▶ Instructions for the task
In the entries below, find the line containing "simple gates | 13 | 3430". Copy it and all lines after it, exactly, through the end.

(Records from a data collection)

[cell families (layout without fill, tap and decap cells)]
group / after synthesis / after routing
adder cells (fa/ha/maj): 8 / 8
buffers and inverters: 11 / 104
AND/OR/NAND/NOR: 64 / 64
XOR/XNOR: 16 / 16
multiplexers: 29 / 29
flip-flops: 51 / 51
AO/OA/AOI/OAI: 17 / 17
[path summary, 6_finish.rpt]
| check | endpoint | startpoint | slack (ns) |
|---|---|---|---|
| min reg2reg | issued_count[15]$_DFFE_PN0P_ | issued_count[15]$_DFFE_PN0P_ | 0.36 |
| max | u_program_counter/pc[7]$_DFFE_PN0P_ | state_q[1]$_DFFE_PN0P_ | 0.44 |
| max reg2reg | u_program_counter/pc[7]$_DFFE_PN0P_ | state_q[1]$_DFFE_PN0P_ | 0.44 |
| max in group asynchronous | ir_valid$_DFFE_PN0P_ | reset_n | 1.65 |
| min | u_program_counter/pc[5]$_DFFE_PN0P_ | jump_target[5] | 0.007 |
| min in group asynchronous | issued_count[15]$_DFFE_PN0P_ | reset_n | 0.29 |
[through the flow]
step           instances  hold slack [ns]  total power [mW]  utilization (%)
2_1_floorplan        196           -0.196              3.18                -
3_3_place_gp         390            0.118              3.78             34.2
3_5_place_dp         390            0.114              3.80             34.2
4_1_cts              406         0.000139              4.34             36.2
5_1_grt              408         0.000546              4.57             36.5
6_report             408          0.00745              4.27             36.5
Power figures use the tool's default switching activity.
===== config.mk =====
export PLATFORM = sky130hd
export DESIGN_NAME = coriolis_ker1_stream_ctrl
export DESIGN_NICKNAME = d
export VERILOG_FILES = /design/src/rtl/coriolis_ker1_stream_ctrl.sv
export SDC_FILE = /design/constraint.sdc
export NUM_CORES = 1
export LEC_CHECK = 0
export CAP_MARGIN = 5
export CORE_MARGIN = 2
export CORE_UTILIZATION = 30
export CTS_CLUSTER_SIZE = 14
export DETAILED_ROUTE_END_ITERATION = 12
export PLACE_DENSITY = 0.48
export SYNTH_ARGS = -nofsm -noshare
export SYNTH_HDL_FRONTEND = slang
export SYNTH_SLANG_ARGS = --single-unit

===== constraint.sdc =====
create_clock -name clk -period 5.4 [get_ports clk]
set_clock_uncertainty 0.15 [all_clocks]
set_input_delay 0.54 -clock clk [delete_from_list [all_inputs] [get_ports clk]]
set_output_delay 0.54 -clock clk [all_outputs]
set_load 0.05 [all_outputs]
<file path="config.mk">
export PLATFORM = sky130hd
export DESIGN_NAME = motor_drive_flat
export DESIGN_NICKNAME = d
export VERILOG_FILES = /design/src/rtl/motor_drive_pkg.sv /design/src/rtl/motor_drive_if.sv /design/src/rtl/motor_drive_channel.sv /design/src/rtl/motor_drive.sv /design/src/flat_wrapper.sv
export SDC_FILE = /design/constraint.sdc
export NUM_CORES = 1
export LEC_CHECK = 0
export CORE_MARGIN = 2
export CORE_UTILIZATION = 35
export DETAILED_ROUTE_END_ITERATION = 7
export PLACE_DENSITY_LB_ADDON = 0.1
export SLEW_MARGIN = 0
export SYNTH_ARGS = -nofsm -noshare
export SYNTH_HDL_FRONTEND = slang
export SYNTH_SLANG_ARGS = --single-unit
</file>
<file path="constraint.sdc">
create_clock -name clock -period 10.8 [get_ports clock]
set_input_delay 2.16 -clock clock [delete_from_list [all_inputs] [get_ports clock]]
set_output_delay 2.16 -clock clock [all_outputs]
set_load 0.005 [all_outputs]
</file>
<file path="src/rtl/motor_drive_pkg.sv">
// Shared types and helpers for the two-channel motor drive: signed wheel
// speeds, PWM magnitudes, channel FSM states and the speed clamp/magnitude
// helpers used by each channel.
package motor_drive_pkg;

    typedef logic signed [9:0] speed_t;
    typedef logic        [8:0] mag_t;

    typedef enum logic {
        RUN  = 1'b0,
        DEAD = 1'b1
    } chan_state_t;

    localparam int     SPEED_MAX       = 511;
    localparam speed_t SPEED_NEG_LIMIT = speed_t'(-SPEED_MAX);
    localparam speed_t SPEED_RAW_MIN   = 10'b10_0000_0000;
    localparam speed_t SPEED_ZERO      = 10'sd0;

    // The most negative code has no positive twin, so fold it onto -511.
    function automatic speed_t clamp_speed(input speed_t raw);
        speed_t res;
        if (raw == SPEED_RAW_MIN) begin
            res = SPEED_NEG_LIMIT;
        end else begin
            res = raw;
        end
        return res;
    endfunction

    // Unsigned magnitude of an already clamped speed.
    function automatic mag_t speed_mag(input speed_t s);
        mag_t m;
        if (s[9]) begin
            m = mag_t'(-s);
        end else begin
            m = mag_t'(s);
        end
        return m;
    endfunction

endpackage

</file>
<file path="src/rtl/motor_drive_if.sv">
// Bundle between the balance control loop and the motor drive: enable and
// wheel speed commands towards the drive, H-bridge pins and status back.
interface motor_drive_if;
    import motor_drive_pkg::*;

    logic   enable;
    speed_t target_speed_left;
    speed_t target_speed_right;
    logic   pwm_left;
    logic   dir_left;
    logic   pwm_right;
    logic   dir_right;
    speed_t cur_speed_left;
    speed_t cur_speed_right;
    logic   period_start;

    modport master (
        output enable,
        output target_speed_left,
        output target_speed_right,
        input  pwm_left,
        input  dir_left,
        input  pwm_right,
        input  dir_right,
        input  cur_speed_left,
        input  cur_speed_right,
        input  period_start
    );

    modport slave (
        input  enable,
        input  target_speed_left,
        input  target_speed_right,
        output pwm_left,
        output dir_left,
        output pwm_right,
        output dir_right,
        output cur_speed_left,
        output cur_speed_right,
        output period_start
    );

endinterface

</file>
<file path="src/rtl/motor_drive_channel.sv">
// One H-bridge channel: slew-limited speed ramp, reversal through zero and a
// dead-time with PWM low, then the direction flip. All speed updates happen
// on the shared period_start strobe; PWM is a registered magnitude compare.
module motor_channel
    import motor_drive_pkg::*;
#(
    parameter int PWM_BITS     = 9,
    parameter int RAMP_STEP    = 8,
    parameter int DEAD_PERIODS = 2
) (
    input  logic                clock,
    input  logic                reset,
    input  logic                enable,
    input  logic                period_start,
    input  logic [PWM_BITS-1:0] pwm_cnt,
    input  speed_t              target_speed,
    output logic                pwm,
    output logic                dir,
    output speed_t              cur_speed
);

    localparam int DEAD_LOAD_INT = (DEAD_PERIODS > 0) ? DEAD_PERIODS : 1;
    localparam int DEAD_W        = (DEAD_LOAD_INT > 1) ? $clog2(DEAD_LOAD_INT + 1) : 1;
    localparam int CMP_W         = (PWM_BITS > 9) ? PWM_BITS : 9;

    localparam logic [DEAD_W-1:0] DEAD_LOAD = DEAD_W'(DEAD_LOAD_INT);
    localparam logic [DEAD_W-1:0] DEAD_ONE  = DEAD_W'(1);
    localparam logic [DEAD_W-1:0] DEAD_ZERO = DEAD_W'(0);

    localparam logic signed [10:0] STEP_POS = 11'(RAMP_STEP);
    localparam logic signed [10:0] STEP_NEG = -STEP_POS;
    localparam speed_t             STEP_S10 = speed_t'(RAMP_STEP);

    chan_state_t        state_r;
    chan_state_t        state_next_s;
    logic [DEAD_W-1:0]  dead_cnt_r;
    logic [DEAD_W-1:0]  dead_cnt_next_s;
    logic               dir_r;
    logic               dir_next_s;
    logic               pwm_r;
    logic               pwm_next_s;
    speed_t             cur_r;
    speed_t             cur_next_s;

    speed_t             tgt_s;
    logic signed [10:0] tgt_ext_s;
    logic signed [10:0] cur_ext_s;
    logic signed [10:0] diff_s;
    speed_t             ramp_up_s;
    speed_t             ramp_dn_s;
    speed_t             ramped_s;
    speed_t             to_zero_s;
    logic               tgt_neg_s;
    logic               tgt_pos_s;
    logic               opposes_s;
    mag_t               mag_next_s;

    // Ramp arithmetic: 11-bit differences so +/-511 never overflows; the
    // 10-bit step sums are only selected where they stay in range.
    always_comb begin
        tgt_s     = clamp_speed(target_speed);
        tgt_ext_s = {tgt_s[9], tgt_s};
        cur_ext_s = {cur_r[9], cur_r};
        diff_s    = tgt_ext_s - cur_ext_s;
        ramp_up_s = cur_r + STEP_S10;
        ramp_dn_s = cur_r - STEP_S10;
        tgt_neg_s = tgt_s[9];
        tgt_pos_s = ~tgt_s[9] & (tgt_s != SPEED_ZERO);
        opposes_s = dir_r ? tgt_neg_s : tgt_pos_s;

        if (diff_s > STEP_POS) begin
            ramped_s = ramp_up_s;
        end else if (diff_s < STEP_NEG) begin
            ramped_s = ramp_dn_s;
        end else begin
            ramped_s = tgt_s;
        end

        if (cur_ext_s > STEP_POS) begin
            to_zero_s = ramp_dn_s;
        end else if (cur_ext_s < STEP_NEG) begin
            to_zero_s = ramp_up_s;
        end else begin
            to_zero_s = SPEED_ZERO;
        end
    end

    // Channel FSM next state: ramp in RUN, count out the dead-time in DEAD.
    always_comb begin
        state_next_s    = state_r;
        dead_cnt_next_s = dead_cnt_r;
        dir_next_s      = dir_r;
        cur_next_s      = cur_r;
        if (!enable) begin
            state_next_s    = RUN;
            dead_cnt_next_s = DEAD_ZERO;
            cur_next_s      = SPEED_ZERO;
        end else if (period_start) begin
            case (state_r)
                RUN: begin
                    if (!opposes_s) begin
                        cur_next_s = ramped_s;
                    end else if (cur_r != SPEED_ZERO) begin
                        cur_next_s = to_zero_s;
                    end else begin
                        state_next_s    = DEAD;
                        dead_cnt_next_s = DEAD_LOAD;
                    end
                end
                DEAD: begin
                    cur_next_s = SPEED_ZERO;
                    if (dead_cnt_r <= DEAD_ONE) begin
                        dead_cnt_next_s = DEAD_ZERO;
                        dir_next_s      = ~dir_r;
                        state_next_s    = RUN;
                    end else begin
                        dead_cnt_next_s = dead_cnt_r - DEAD_ONE;
                    end
                end
                default: begin
                    state_next_s    = RUN;
                    dead_cnt_next_s = DEAD_ZERO;
                    cur_next_s      = SPEED_ZERO;
                end
            endcase
        end else begin
            cur_next_s = cur_r;
        end
    end

    // PWM compare against the speed being loaded this clock, so a new speed
    // applies from the first count of its period.
    always_comb begin
        mag_next_s = speed_mag(cur_next_s);
        if (!enable || (state_next_s == DEAD)) begin
            pwm_next_s = 1'b0;
        end else begin
            pwm_next_s = (CMP_W'(pwm_cnt) < CMP_W'(mag_next_s));
        end
    end

    // Channel state, direction, applied speed and PWM pin registers.
    always_ff @(posedge clock or posedge reset) begin
        if (reset) begin
            state_r    <= RUN;
            dead_cnt_r <= DEAD_ZERO;
            dir_r      <= 1'b1;
            cur_r      <= SPEED_ZERO;
            pwm_r      <= 1'b0;
        end else begin
            state_r    <= state_next_s;
            dead_cnt_r <= dead_cnt_next_s;
            dir_r      <= dir_next_s;
            cur_r      <= cur_next_s;
            pwm_r      <= pwm_next_s;
        end
    end

    assign pwm       = pwm_r;
    assign dir       = dir_r;
    assign cur_speed = cur_r;

endmodule

</file>
<file path="src/rtl/motor_drive.sv">
// Two-wheel motor drive: a shared PWM timebase (prescaler, period counter,
// period_start strobe) feeding two independent slew-limited channels.
module motor_drive
    import motor_drive_pkg::*;
#(
    parameter int PWM_BITS     = 9,
    parameter int CLK_DIV      = 4,
    parameter int RAMP_STEP    = 8,
    parameter int DEAD_PERIODS = 2
) (
    input  logic         clock,
    input  logic         reset,
    motor_drive_if.slave bus
);

    localparam int PRESC_W = (CLK_DIV > 1) ? $clog2(CLK_DIV) : 1;

    localparam logic [PRESC_W-1:0]  PRESC_LAST = PRESC_W'(CLK_DIV - 1);
    localparam logic [PRESC_W-1:0]  PRESC_ZERO = PRESC_W'(0);
    localparam logic [PRESC_W-1:0]  PRESC_ONE  = PRESC_W'(1);
    localparam logic [PWM_BITS-1:0] CNT_LAST   = {PWM_BITS{1'b1}};
    localparam logic [PWM_BITS-1:0] CNT_ZERO   = {PWM_BITS{1'b0}};
    localparam logic [PWM_BITS-1:0] CNT_ONE    = PWM_BITS'(1);

    logic [PRESC_W-1:0]  presc_r;
    logic [PWM_BITS-1:0] pwm_cnt_r;
    logic                period_start_r;
    logic                presc_wrap_s;

    assign presc_wrap_s = (presc_r == PRESC_LAST);

    // Free-running timebase; period_start is registered so it is high while
    // presc and pwm_cnt both sit at zero, starting one full period after reset.
    always_ff @(posedge clock or posedge reset) begin
        if (reset) begin
            presc_r        <= PRESC_ZERO;
            pwm_cnt_r      <= CNT_ZERO;
            period_start_r <= 1'b0;
        end else begin
            if (presc_wrap_s) begin
                presc_r   <= PRESC_ZERO;
                pwm_cnt_r <= pwm_cnt_r + CNT_ONE;
            end else begin
                presc_r   <= presc_r + PRESC_ONE;
                pwm_cnt_r <= pwm_cnt_r;
            end
            period_start_r <= presc_wrap_s && (pwm_cnt_r == CNT_LAST);
        end
    end

    assign bus.period_start = period_start_r;

    motor_channel #(
        .PWM_BITS    (PWM_BITS),
        .RAMP_STEP   (RAMP_STEP),
        .DEAD_PERIODS(DEAD_PERIODS)
    ) u_left (
        .clock       (clock),
        .reset       (reset),
        .enable      (bus.enable),
        .period_start(period_start_r),
        .pwm_cnt     (pwm_cnt_r),
        .target_speed(bus.target_speed_left),
        .pwm         (bus.pwm_left),
        .dir         (bus.dir_left),
        .cur_speed   (bus.cur_speed_left)
    );

    motor_channel #(
        .PWM_BITS    (PWM_BITS),
        .RAMP_STEP   (RAMP_STEP),
        .DEAD_PERIODS(DEAD_PERIODS)
    ) u_right (
        .clock       (clock),
        .reset       (reset),
        .enable      (bus.enable),
        .period_start(period_start_r),
        .pwm_cnt     (pwm_cnt_r),
        .target_speed(bus.target_speed_right),
        .pwm         (bus.pwm_right),
        .dir         (bus.dir_right),
        .cur_speed   (bus.cur_speed_right)
    );

endmodule

</file>
<file path="src/flat_wrapper.sv">
// flat-port wrapper written by rule: the top's interface ports become plain ports
module motor_drive_flat import motor_drive_pkg::*;
#(
    parameter int PWM_BITS     = 9,
    parameter int CLK_DIV      = 4,
    parameter int RAMP_STEP    = 8,
    parameter int DEAD_PERIODS = 2
)
  (clock, reset, bus_enable, bus_target_speed_left, bus_target_speed_right, bus_pwm_left, bus_dir_left, bus_pwm_right, bus_dir_right, bus_cur_speed_left, bus_cur_speed_right, bus_period_start);
  motor_drive_if bus_i ();
  input  logic clock;
  input  logic reset;
  input wire logic [$bits(bus_i.enable)-1:0] bus_enable;
  input wire logic [$bits(bus_i.target_speed_left)-1:0] bus_target_speed_left;
  input wire logic [$bits(bus_i.target_speed_right)-1:0] bus_target_speed_right;
  output wire logic [$bits(bus_i.pwm_left)-1:0] bus_pwm_left;
  output wire logic [$bits(bus_i.dir_left)-1:0] bus_dir_left;
  output wire logic [$bits(bus_i.pwm_right)-1:0] bus_pwm_right;
  output wire logic [$bits(bus_i.dir_right)-1:0] bus_dir_right;
  output wire logic [$bits(bus_i.cur_speed_left)-1:0] bus_cur_speed_left;
  output wire logic [$bits(bus_i.cur_speed_right)-1:0] bus_cur_speed_right;
  output wire logic [$bits(bus_i.period_start)-1:0] bus_period_start;
  assign bus_i.enable = bus_enable;
  assign bus_i.target_speed_left = bus_target_speed_left;
  assign bus_i.target_speed_right = bus_target_speed_right;
  assign bus_pwm_left = bus_i.pwm_left;
  assign bus_dir_left = bus_i.dir_left;
  assign bus_pwm_right = bus_i.pwm_right;
  assign bus_dir_right = bus_i.dir_right;
  assign bus_cur_speed_left = bus_i.cur_speed_left;
  assign bus_cur_speed_right = bus_i.cur_speed_right;
  assign bus_period_start = bus_i.period_start;
  motor_drive #(.PWM_BITS(PWM_BITS), .CLK_DIV(CLK_DIV), .RAMP_STEP(RAMP_STEP), .DEAD_PERIODS(DEAD_PERIODS)) u_core (.clock(clock), .reset(reset), .bus(bus_i));
endmodule
</file>
==> run_results.csv, run 1 <==
group,metric,value,unit
flow_run,max_cap_violations,0,
clock_network,cts_htree_levels,2,
sta,max_slew.worst_pin.slew,818.7,ps
placed_design,hpwlAfterDp,12340,um
clock_network,clock_latency,280,ps
finish,final_layout_size_suffix_gt1_share,6.083,%
clock_network,cts_buffer_depth,2,
floorplanning,start_util,35.65,%
worst_setup_path,crit_fanout,9,
route,post_drt_via_cell_ratio,5.902,
sta,report.final.hold_viol_count,0,
worst_setup_path,timing_worst_setup_path_type,"input pin to register",
pwr,pd_cells,66.47,nW/um2
worst_setup_path,cp_data_arrival_time,9270,ps
worst_setup_path,worst_path_most_repeated_cell,"ha_1",
floorplanning,die_area,15680,um2
sta,final.period_utilization,83.83,%
worst_setup_path,worst_setup_path_end_kind,"register",
pwr,p_sw,0.0001094,W
sta,grt_setup_unrepaired,"false",
global_routing,grt_usage,19.87,%
finish,synthToLayoutAreaGrowth,14.31,%
pwr,power.share.clock,39.2,%
finish,finish.net_count,739,
worst_setup_path,cp_slowest_cell,"or4_1",
synthesis,count_of_flip_flops_with_a_built_in_enable_after_synthesis,0,
pwr,pwr-share-comb,20.2,%
worst_setup_path,timing.critical_path.from_type,"input pin",
finish,antenna_cells_inserted,0,
synthesis,dominantRegCellSynth,"dfrtp_1",
sta,postLayoutSetupSlackWorst,1746,ps
clock_network,clock_tree.root_cell,"clkbuf_16",
clock_network,tritoncts,"built",
synthesis,synth.distinct_cells,81,
worst_setup_path,crit_path_max_incr_delay,560,ps
global_routing,overflow_after_grt,0,
global_routing,grt_pass1_vias,4909,
global_routing,grt_first_pass_wirelength,25890,um
synthesis,mapped_avg_cell_area,7.899,um2
pwr,intPower,0.0002813,W
pwr,irDropWorstVdd,0.05932,mV
placed_design,io_buffer_count,47,
finish,fill_cells,1495,
sta,finalSetupTns,0,ps
pwr,pwr-share-seq,40.6,%
finish,finalInstanceArea,5878,um2
synthesis,synth.yosys.seq_area_share,20.49,%
floorplanning,placeableCoreArea,14420,um2
pwr,power_leakage,2.396,nW
synthesis,synth-seq-cells,42,
placed_design,post_dp_cell_area,5727,um2
clock_network,cts_setup_buffers,0,
placed_design,gp_congestion,0.9079,
clock_network,hold_buffer_count_at_cts,0,
route,route.vias.total,5064,
global_routing,antenna_violations_before_repair,0,
sta,fin_skew,9.432,ps
placed_design,pre_cts_slack,1500,ps
synthesis,post_synthesis_cell_area,5142,um2
floorplanning,die_h,125.2,um
route,drc,0,
pwr,swShare,28.01,%
synthesis,synth.yosys.warnings,0,
clock_network,tritoncts_num_sinks,42,
outcome,run_status,"finished clean",
sta,timing.slew.headroom,44.70,%
synthesis,syn_inst,651,
worst_setup_path,worstPathRequired,11010,ps
floorplanning,dieWidth,125.2,um
route,routed_wl,15870,um
route,drt-wirelength-per-cell,18.49,um
synthesis,net_count_of_the_mapped_netlist,717,
sta,report.final.slew_viol_count,0,
floorplanning,rows,44,
worst_hold_path,hp-class,"register to register",
sta,layout_min_cycle_time,9054,ps
sta,max_freq,110.4,MHz
clock_network,cts_buffers,5,
sta,report.final.setup_viol,0,
route,dr.first_iter.drc_count,398,
route,drt_pass1_iterations,6,
clock_network,postCtsResizedCells,0,
clock_network,clk_pin_slew_worst_paths,70,ps
synthesis,postSynth.asyncResetShare,100.0,%
route,drt.antenna.violating_nets,0,
floorplanning,floorplan.io_pins,48,
global_routing,pin_count_of_the_biggest_net_entering_global_routing,43,
-- state kept, by name (all words and copies together) (netlist names) --
signal                     cells
u_core.bus.period_start        1
u_core.u_right.state_r         1
u_core.u_left.pwm              1
u_core.u_left.dead_cnt_r       2
u_core.u_right.dir             1
u_core.u_left.state_r          1
u_core.u_right.pwm             1
u_core.u_right.cur_speed      10
u_core.u_left.cur_speed       10
u_core.presc_r                 2
u_core.u_right.dead_cnt_r      2
u_core.u_left.dir              1
u_core.pwm_cnt_r               9
-- routing by layer --
metal  routed length (um)  track usage [%]  up-vias
met5                    0                0        -
met4                   53            2.353        0
met3                  931            2.781        4
met2                 6874            30.88      157
met1                 8004            30.12     2428
li1                     -                -     2475
-- cells in the final DEF (no fill, tap or decap), drive strengths merged, types with 7 or more instances in the layout --
master	n
a211oi	7
xnor2	27
ha	41
a31oi	11
o21ai	32
inv	39
mux2i	7
and2	9
a22oi	8
nand3	23
nor2b	18
nor4	11
nand2	47
o221ai	7
a21o	10
dfrtp	40
nor3	21
nor2	45
and3	9
nand2b	14
a21oi	39
xor2	22
clkdlybuf4s50	47
nand4	17
-- cells by family after synthesis --
family,after synthesis,synth area share (%)
buffers and inverters,74,5.474
muxes,10,2.092
and+or+nand+nor,244,25.28
xor gates and xnor gates,49,8.492
adders and majority gates,45,11.17
AOI/OAI and AO/OA,187,27.01
DFF,42,20.49
-- final timing paths --
kind	slack, ps	startpoint	endpoint	depth (start not counted)
max	1750	bus_target_speed_right[4]	u_core.u_right.pwm	28
min	420	u_core.presc_r[0]	u_core.presc_r[0]	1
max reg2reg	4730	u_core.u_right.cur_speed[3]	u_core.u_right.pwm	23
min reg2reg	420	u_core.presc_r[0]	u_core.presc_r[0]	1
max in group asynchronous	8100	reset	u_core.u_right.dir	3
min in group asynchronous	2310	reset	u_core.u_left.pwm	3
-- area by class of cell --
type                            instances  area [um2]  area share, %
Multi-Input combinational cell        535        3807          64.77
Clock inverter                          2       12.51         0.2129
Tap cell                              184       230.2          3.917
Timing Repair Buffer                   49       485.5          8.259
Inverter                               40       150.1          2.554
Sequential cell                        42        1054          17.92
Clock buffer                            6       138.9          2.363
-- power by group through the flow --
stage	registers [W]	clock network (W)	logic, W
6_report	0.000159	0.000153	0.0000788
5_1_grt	0.000159	0.000165	0.0000868
3_5_place_dp	0.000162	0	0.0000778
4_1_cts	0.000159	0.000157	0.0000783
3_3_place_gp	0.000162	0	0.0000775
2_1_floorplan	0.000161	0	0.0000531
-- critical path: cells and delay by family --
family | cells | cell delay (ps)
xor+xnor | 1 | 160
buf+inv | 2 | 560
fa+ha+maj | 4 | 1090
compound gates | 8 | 1870
simple gates | 13 | 3430
-- Yosys cell counts (5+ instances only) --
cell type,n,share of area (%)
a31oi_1,8,0.97
nor2b_1,18,2.2
a21oi_1,39,3.8
dfrtp_1,40,19
and2_1,9,1.1
xnor2_1,26,4.4
a21o_1,10,1.5
and3_1,9,1.1
or3_1,5,0.61
o21ai_0,31,3.0
nand2b_1,13,1.6
o221ai_1,7,1.2
nand2_1,47,3.4
o31ai_1,5,0.73
nand4_1,16,1.9
a22oi_1,8,1.2
a211oi_1,6,0.88
o22ai_1,6,0.73
inv_1,40,2.9
nor4_1,11,1.3
a221oi_1,5,0.85
ha_1,41,10
mux2i_1,7,1.4
clkbuf_1,31,2.3
nor2_1,45,3.3
xor2_1,22,3.7
nand3_1,23,2.2
nor3b_1,5,0.73
nor3_1,21,2.0
o21a_1,5,0.73
-- stage by stage --
step,hold WS (ps),std cells,total power (W),utilization (%)
global placement,415.6,850,0.0002392,39.70
floorplan,403.1,651,0.0002145,-
finish,422.6,858,0.0003907,40.75
CTS,430.6,858,0.0003941,40.75
detailed placement,421.6,850,0.0002394,39.70
global route,443.3,858,0.0004110,40.75
Power figures use the tool's default switching activity.
==> inputs of run 2 (changes only) <==
==> constraint.sdc (replaced) <==
create_clock -name clock -period 8.95 [get_ports clock]
set_input_delay 1.79 -clock clock [delete_from_list [all_inputs] [get_ports clock]]
set_output_delay 1.79 -clock clock [all_outputs]
set_load 0.005 [all_outputs]
==> run 2 against run 1 <==
Against the previous run:
- worst hold slack improved by 5.5 ps
- register-to-register slack worse by 1800 ps
- critical path type unchanged
- clock skew is 3.8 ps lower
- core utilization is 0.48 points higher
- cell area rose by 1.2%
- die area unchanged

▶ Exercise result
simple gates | 13 | 3430
-- Yosys cell counts (5+ instances only) --
cell type,n,share of area (%)
a31oi_1,8,0.97
nor2b_1,18,2.2
a21oi_1,39,3.8
dfrtp_1,40,19
and2_1,9,1.1
xnor2_1,26,4.4
a21o_1,10,1.5
and3_1,9,1.1
or3_1,5,0.61
o21ai_0,31,3.0
nand2b_1,13,1.6
o221ai_1,7,1.2
nand2_1,47,3.4
o31ai_1,5,0.73
nand4_1,16,1.9
a22oi_1,8,1.2
a211oi_1,6,0.88
o22ai_1,6,0.73
inv_1,40,2.9
nor4_1,11,1.3
a221oi_1,5,0.85
ha_1,41,10
mux2i_1,7,1.4
clkbuf_1,31,2.3
nor2_1,45,3.3
xor2_1,22,3.7
nand3_1,23,2.2
nor3b_1,5,0.73
nor3_1,21,2.0
o21a_1,5,0.73
-- stage by stage --
step,hold WS (ps),std cells,total power (W),utilization (%)
global placement,415.6,850,0.0002392,39.70
floorplan,403.1,651,0.0002145,-
finish,422.6,858,0.0003907,40.75
CTS,430.6,858,0.0003941,40.75
detailed placement,421.6,850,0.0002394,39.70
global route,443.3,858,0.0004110,40.75
Power figures use the tool's default switching activity.
==> inputs of run 2 (changes only) <==
==> constraint.sdc (replaced) <==
create_clock -name clock -period 8.95 [get_ports clock]
set_input_delay 1.79 -clock clock [delete_from_list [all_inputs] [get_ports clock]]
set_output_delay 1.79 -clock clock [all_outputs]
set_load 0.005 [all_outputs]
==> run 2 against run 1 <==
Against the previous run:
- worst hold slack improved by 5.5 ps
- register-to-register slack worse by 1800 ps
- critical path type unchanged
- clock skew is 3.8 ps lower
- core utilization is 0.48 points higher
- cell area rose by 1.2%
- die area unchanged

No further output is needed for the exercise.